Instructions to follow
Look below for the line that has "Clock-buffer cell count is unchanged.". Set down the lines from there through the line that has "Step 1 sets", exactly as written.

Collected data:
+--

Context: an optimization exercise on an open-source flow, tuned for small area and a short achievable clock period. The choices shown serve that exercise and are no tape-out recipe. The RTL was checked by simulation tests, not by an equivalence proof against the original design. Power is estimated from default activity; no workload was simulated.

## project3Top
module project3Top(CLOCK_50, SW, KEY, LED, HEX0, HEX1, HEX2, HEX3, HEX4, HEX5);
	input        CLOCK_50;
	input  [9:0] SW;
	input  [2:0] KEY;
	output [9:0] LED;
	output [6:0] HEX0, HEX1, HEX2, HEX3, HEX4, HEX5;
	wire        reset;
	wire [3:0]  push_num;
	reg  [23:0] num;      
	reg         mode;     
	reg  [3:0]  ks;       
	reg  [11:0] y;        
	assign reset = KEY[1];
	SW2dec F1 (.switches(SW), .dec(push_num), .leds(LED));
	seven_seg_driver S0(num[3:0],HEX0);
	seven_seg_driver S1(num[7:4],HEX1);
	seven_seg_driver S2(num[11:8],HEX2);
	seven_seg_driver S3(num[15:12],HEX3);
	seven_seg_driver S4(num[19:16],HEX4);
	seven_seg_driver S5(num[23:20],HEX5);
	wire push = ks[3];
	wire sqrt = ks[1];
	wire [1:0] push_next = {ks[2] & KEY[2], ~ks[3] & ~KEY[2]};
	wire [1:0] sqrt_next = {ks[0] & KEY[0], ~ks[1] & ~KEY[0]};
	wire [15:0] diff;
	wire        b1, b3;
	newton F2 (.r(num[15:0]), .y(y), .d(diff), .b1(b1), .b3(b3));
	wire [3:0] ph = ks;
	wire sub   = (ph == 4'd2) | (ph == 4'd4) | (ph == 4'd6);
  ...
Settings: LEC_CHECK=0, ABC_CLOCK_PERIOD_IN_PS=120000, CAP_MARGIN=20, CORE_MARGIN=2, CORE_UTILIZATION=40, SETUP_SLACK_MARGIN=5, SLEW_MARGIN=20; clock period 120.0 ns.
standard.sh (not shown) runs the stock make flow with config.mk's settings and CLKGATE_MAP_FILE= SYNTH_SCRIPT=/design/flow/synth_recipe.tcl, a recipe that flattens the netlist after the stock synthesis.
==> flow/flow/run.sh <==
#!/bin/bash
# Own layout flow: the standard ORFS flow, with these changes:
#  - synthesis maps logic with ABC scripts of our own (flow/abc_pass.tcl):
#    delay-oriented for the SW -> LED cone, area-oriented for the rest,
#    and without the half/full-adder cell extraction;
#  - the port buffers are buf_1 cells;
#  - clock tree synthesis adds no dummy loads.
# Registers, floorplan, power grid, CTS and routing are the standard flow's.
set -euo pipefail
W=$(pwd)
F=$W/flow

# ORFS's synth.tcl, with its abc call replaced by flow/abc_pass.tcl
sed 's#^\( *\)log_cmd abc {\*}$abc_args#\1set ::own_flow_dir '"$F"'\n\1source '"$F"'/abc_pass.tcl#' \
  "$FLOW_HOME/scripts/synth.tcl" > "$W/own_synth.tcl"
grep -q "abc_pass.tcl" "$W/own_synth.tcl"
sed 's#source \$::env(SCRIPTS_DIR)/synth.tcl#source '"$W"'/own_synth.tcl#' "$W/synth_recipe.tcl" > "$W/own_synth_recipe.tcl"
grep -q own_synth.tcl "$W/own_synth_recipe.tcl"

bash "$W/standard.sh" ADDER_MAP_FILE= SYNTH_SCRIPT="$W/own_synth_recipe.tcl" \
  "BUFFER_PORTS_ARGS=-buffer_cell sky130_fd_sc_hd__buf_1" \
  "CTS_ARGS=-sink_clustering_enable -sink_clustering_size 25 -repair_clock_nets -dont_use_dummy_load" finish > "$W/orfs_flow.log" 2>&1
==> flow/flow/abc.script <==
strash
&get -n
&deepsyn -J 200 -T 200
&put
dch -f
amap
topo
==> flow/flow/abc_fast.script <==
strash
dch -f
map {D}
topo
buffer -p
upsize {D}
dnsize {D}
==> flow/flow/abc_pass.tcl <==
# Replaces ORFS's single abc call (sourced from own_synth.tcl).
# The LED outputs' cone (combinational from SW, the paths that set the
# achieved period) gets a delay-oriented mapping; the rest an area one.
set fast_args [lreplace $abc_args 1 1 $::own_flow_dir/abc_fast.script]
set i [lsearch -exact $fast_args -D]
if {$i >= 0} { set fast_args [lreplace $fast_args $i [expr {$i+1}]] }
lappend fast_args -D 100
log_cmd abc {*}$fast_args w:LED %ci*
set abc_args [lreplace $abc_args 1 1 $::own_flow_dir/abc.script]
log_cmd abc {*}$abc_args
The starting point produced a clean layout.
==> next run, changes <==
--- a/flow/flow/run.sh
+++ b/flow/flow/run.sh
@@ -8 +8 @@
-# Registers, floorplan, power grid, CTS and routing are the standard flow's.
+# Registers, floorplan, power grid, placement and routing are the standard flow's.
@@ -22 +22 @@
-  "CTS_ARGS=-sink_clustering_enable -sink_clustering_size 25 -repair_clock_nets -dont_use_dummy_load" finish > "$W/orfs_flow.log" 2>&1
+  "CTS_ARGS=-sink_clustering_enable -repair_clock_nets -dont_use_dummy_load" finish > "$W/orfs_flow.log" 2>&1
==> flow/flow/abc.script (replaced) <==
strash
&get -n
&deepsyn -J 1000
&put
dch -f
amap
topo
=>
- routed wire length rose by 4.8%
- setup slack is worse by 60 ps
- synthesized cell count stays the same
- synthesized area hardly moves
- count of clock-buffer cells in the layout stays the same
- clock power grows by 3.5%
==> next run, changes <==
==> flow/flow/abc.script (replaced) <==
strash
&get -n
&deepsyn -J 1000
&put
dch -f
amap -F 10 -A 10
topo
Effect:
- The new run completed without violations
- wire length shrinks by 1.9%
- power grows by 1.8%
- worst hold slack loses 21 ps
- non-clock buffer count shrinks by 1
- design area shrinks by 0.38%
- cell count shrinks by 1.8%
- setup slack gains 20 ps
- global-route usage shrinks by 0.22 points
- count of clock-buffer cells in the layout does not change
==> next run, changes <==
--- a/flow/flow/run.sh
+++ b/flow/flow/run.sh
@@ -8 +8 @@
-# Registers, floorplan, power grid, placement and routing are the standard flow's.
+# Registers, floorplan, power grid, CTS and routing are the standard flow's.
@@ -22 +22 @@
-  "CTS_ARGS=-sink_clustering_enable -repair_clock_nets -dont_use_dummy_load" finish > "$W/orfs_flow.log" 2>&1
+  "CTS_ARGS=-root_buf sky130_fd_sc_hd__clkbuf_8 -sink_clustering_buffer sky130_fd_sc_hd__clkbuf_16 -sink_clustering_enable -sink_clustering_max_diameter 500 -repair_clock_nets -dont_use_dummy_load" finish > "$W/orfs_flow.log" 2>&1
==> flow/flow/abc.script (replaced) <==
strash
&get -n
&deepsyn -J 200 -T 200
&put
dch -f
amap
topo
The new run finished clean.
Via count falls by 0.32%.
Worst setup slack improves by 40 ps.
Maximum frequency is about the same.
Clock-buffer cell count is unchanged.
Routed wire length falls by 2.7%.
Sequential share of layout area decreases by 0.27 points.
Power goes down by 2.1%.
Cell area came out higher by 0.81%.
Utilization climbs by 0.38 points.
Worst hold slack hardly moves.

==> separate check: timing with driven ports <==
The flow's constraints put no driver on any port. The routed layouts listed below were extracted and timed again, unchanged, in two steps.
Step 1 sets driving cells, clkbuf_16 on the clock port and buf_2 on the other inputs (assumed; they add their load-dependent delay and slew).
Step 2 adds t to the input delays and takes it off the output delays; t is the mean of the earliest and latest rising clock arrival at the registers after step 1. Input paths then give back, and output paths get back, about the clock's delay inside the block.
Three values: ideal, step 1, step 2; two values: the first two.
| run | shift t [ns] | setup slack, ns | clock arrival spread, ns | pins driven straight from the clock port |
|---|---|---|---|---|
| the first run | 0.321 | 70.930 / 70.910 / 70.910 | 0.013 / 0.013 | 1 |
| the second run | 0.323 | 70.870 / 70.850 / 70.850 | 0.008 / 0.008 | 1 |
| the third run | 0.325 | 70.890 / 70.861 / 70.861 | 0.024 / 0.024 | 1 |
| the fourth run | 0.321 | 70.930 / 70.910 / 70.910 | 0.013 / 0.013 | 1 |
After both steps setup and hold are still met in every run listed. For the third run, which loses most, drivers alone change the setup slack by -0.029 ns; drivers and shift together by -0.029 ns.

+--

Expected answer
Clock-buffer cell count is unchanged.
Routed wire length falls by 2.7%.
Sequential share of layout area decreases by 0.27 points.
Power goes down by 2.1%.
Cell area came out higher by 0.81%.
Utilization climbs by 0.38 points.
Worst hold slack hardly moves.

==> separate check: timing with driven ports <==
The flow's constraints put no driver on any port. The routed layouts listed below were extracted and timed again, unchanged, in two steps.
Step 1 sets driving cells, clkbuf_16 on the clock port and buf_2 on the other inputs (assumed; they add their load-dependent delay and slew).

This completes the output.